C’è un cugino di Matteo Messina Denaro che dovrebbe andare in carcere, ma risulta irreperibile. La richiesta d’arresto per il 77enne Paolo Aurelio Errante Parrino era stata bocciata dal giudice per le indagini preliminari. Poi il Riesame ha accolto il ricorso della Direzione distrettuale antimafia di Milano e la Cassazione ha confermato quella decisone e disposto la custodia cautelare in carcere che oggi doveva essere eseguita. Ora, però, l’uomo – che è uno degli indagati della maxi-inchiesta Hydra sulla alleanza delle tre mafie – non si trova.

Residente ad Abbiategrasso (nel Milanese) ma collegato al clan di Castelvetrano (nel Trapanese), secondo gli inquirenti, Parrino sarebbe stato il «punto di raccordo» tra il «sistema mafioso» in Lombardia. L’uomo che avrebbe unito Cosa nostra, ‘ndrangheta e camorra a Matteo Messina Denaro, che era suo cugino da parte di madre. La decisione del Riesame, che ha riconosciuto l’imputazione principale di associazione mafiosa – come contestata dal procuratore Marcello Viola e dalla pubblico ministero Alessandra Cerreti – era arrivata lo scorso ottobre, dopo che il giudice per le indagini preliminari Tommaso Perna nell’ottobre del 2023 aveva rigettato 142 istanze di misura cautelare su 153, disponendo undici arresti. E bocciando l’accusa sul consorzio delle tre mafie, ribattezzato dai pm «sistema mafioso lombardo». In questi giorni, la Cassazione sta respingendo i ricorsi delle difese contro il Riesame, come quello discusso ieri dalla difesa di Parrino. Alcuni arresti sono già stati effettuati nei giorni scorsi, mentre il 77enne ancora non si trova.

 Il caso Hydra aveva anche creato uno scontro tra pm e ufficio gip, a seguito della bocciatura dei numerosi arresti richiesti. Nei giorni scorsi, dopo le prime decisioni della Cassazione di conferma del Riesame, sono stati arrestati diversi indagati, tra cui anche Gioacchino Amico, ritenuto al vertice della «struttura unitaria» lombarda per conto della camorra del clan dei Senese. Poi scarcerato, però, per motivi procedurali, perché aveva già passato un anno in custodia cautelare per altri reati riconosciuti dal gip nella stessa inchiesta. Anche altri, come Massimo Rosi, considerato un esponente di vertice per la ‘ndrangheta, sono stati scarcerati per questo motivo.

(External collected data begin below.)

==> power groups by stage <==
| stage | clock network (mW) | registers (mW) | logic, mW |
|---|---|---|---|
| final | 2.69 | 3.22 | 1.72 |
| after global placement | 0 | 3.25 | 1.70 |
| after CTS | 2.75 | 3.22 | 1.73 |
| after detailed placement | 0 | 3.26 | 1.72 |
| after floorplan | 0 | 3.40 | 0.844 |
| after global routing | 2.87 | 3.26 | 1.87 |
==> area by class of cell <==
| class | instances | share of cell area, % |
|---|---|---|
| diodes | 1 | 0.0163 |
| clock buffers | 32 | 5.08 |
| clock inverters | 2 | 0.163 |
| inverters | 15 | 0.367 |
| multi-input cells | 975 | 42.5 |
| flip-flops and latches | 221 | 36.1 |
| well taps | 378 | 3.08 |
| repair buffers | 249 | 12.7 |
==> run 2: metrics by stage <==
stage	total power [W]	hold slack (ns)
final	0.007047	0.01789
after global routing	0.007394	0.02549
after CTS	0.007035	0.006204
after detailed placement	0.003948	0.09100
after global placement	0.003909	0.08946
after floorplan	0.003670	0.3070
--- src/hdl/mdc_flags.sv ---
// Flag update selection per operation mode and sign setting
`timescale 1ns/10ps
`include "mdc_consts.svh"
module mdc_flags
    import mdc_pkg::*;
(
    input wire logic [2:0] calcSelect, // Operation mode
    input wire logic signedOp, // Signed arithmetic
    input wire logic [7:0] flagsOld, // Current status
    input wire logic carry, // Computed carry or div by zero
    input wire logic zero, // Result is zero
    input wire logic sign, // Result negative
    input wire logic ovf, // Two's range exceeded
    input wire logic sat, // Result clamped
    output logic [7:0] flagsNew // Updated status, busy cleared
);
    always_comb begin
        flagsNew = flagsOld;
        flagsNew[`MDC_BIT_BUSY] = 1'b0;
        case (calcSelect)
            MDC_MUL: begin
                flagsNew[`MDC_BIT_ZERO] = zero;
                if (signedOp) begin
                    flagsNew[`MDC_BIT_SIGN] = sign;
                end
            end
            MDC_DIV16, MDC_DIV32: begin
                flagsNew[`MDC_BIT_CARRY] = carry;
                flagsNew[`MDC_BIT_ZERO] = zero;
                if (signedOp) begin
                    flagsNew[`MDC_BIT_SIGN] = sign;
                    flagsNew[`MDC_BIT_OVF] = ovf;
                end
            end
            MDC_MAC, MDC_MACSAT: begin
                flagsNew[`MDC_BIT_CARRY] = carry;
                flagsNew[`MDC_BIT_ZERO] = zero;
                flagsNew[`MDC_BIT_SIGN] = sign;
                flagsNew[`MDC_BIT_OVF] = ovf;
                if (calcSelect == MDC_MACSAT && sat) begin
                    flagsNew[`MDC_BIT_SAT] = 1'b1;
                end
            end
            default: begin
                flagsNew = flagsOld;
                flagsNew[`MDC_BIT_BUSY] = 1'b0;
            end
        endcase
    end
endmodule
### config.mk
export PLATFORM = sky130hd
export DESIGN_NAME = nacc_datapath
export DESIGN_NICKNAME = d
export VERILOG_FILES = /design/src/inc/nacc_pkg.sv /design/src/design/nacc_datapath.sv
export VERILOG_INCLUDE_DIRS = /design/src /design/src/inc
export SDC_FILE = /design/constraint.sdc
export NUM_CORES = 1
export LEC_CHECK = 0
export ABC_AREA = 1
export BUFFER_PORTS_ARGS = -buffer_cell sky130_fd_sc_hd__buf_2
export CORE_MARGIN = 4
export CORE_UTILIZATION = 33
export DETAILED_ROUTE_END_ITERATION = 16
export GPL_TIMING_DRIVEN = 1
export PLACE_DENSITY_LB_ADDON = 0.25
export RECOVER_POWER = 25
export SETUP_SLACK_MARGIN = 0.02
export SKIP_LAST_GASP = 1
export SLEW_MARGIN = 40
export SYNTH_ARGS = -nofsm -noshare
export SYNTH_HDL_FRONTEND = slang
export SYNTH_SLANG_ARGS = --single-unit
### constraint.sdc
create_clock -name core_clk -period 1.98 [get_ports core_clk]
set_clock_uncertainty 0.15 [all_clocks]
set_input_delay 0.297 -clock core_clk [delete_from_list [all_inputs] [get_ports core_clk]]
set_output_delay 0.297 -clock core_clk [all_outputs]
set_load 0.02 [all_outputs]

Il Riesame, dopo il ricorso della Dda su 79 posizioni con richiesta di carcere per associazione mafiosa, aveva disposto il carcere per 41 indagati e le udienze in Cassazione andranno avanti fino a metà febbraio. Per il Riesame deve andare in carcere anche Giuseppe Fidanzati, ritenuto al vertice per conto di Cosa nostra (l’udienza in Cassazione si terrà la prossima settimana). Secondo le indagini della Direzione distrettuale antimafia, Parrino avrebbe anche passato a Messina Denaro «comunicazioni relative ad argomenti esiziali», mentre era latitante. Anche perché, secondo la ricostruzione dell’accusa, l’ex primula rossa di Cosa nostra avrebbe avuto un interesse diretto «negli ingenti affari finanziari realizzati in Lombardia dal sistema mafioso lombardo».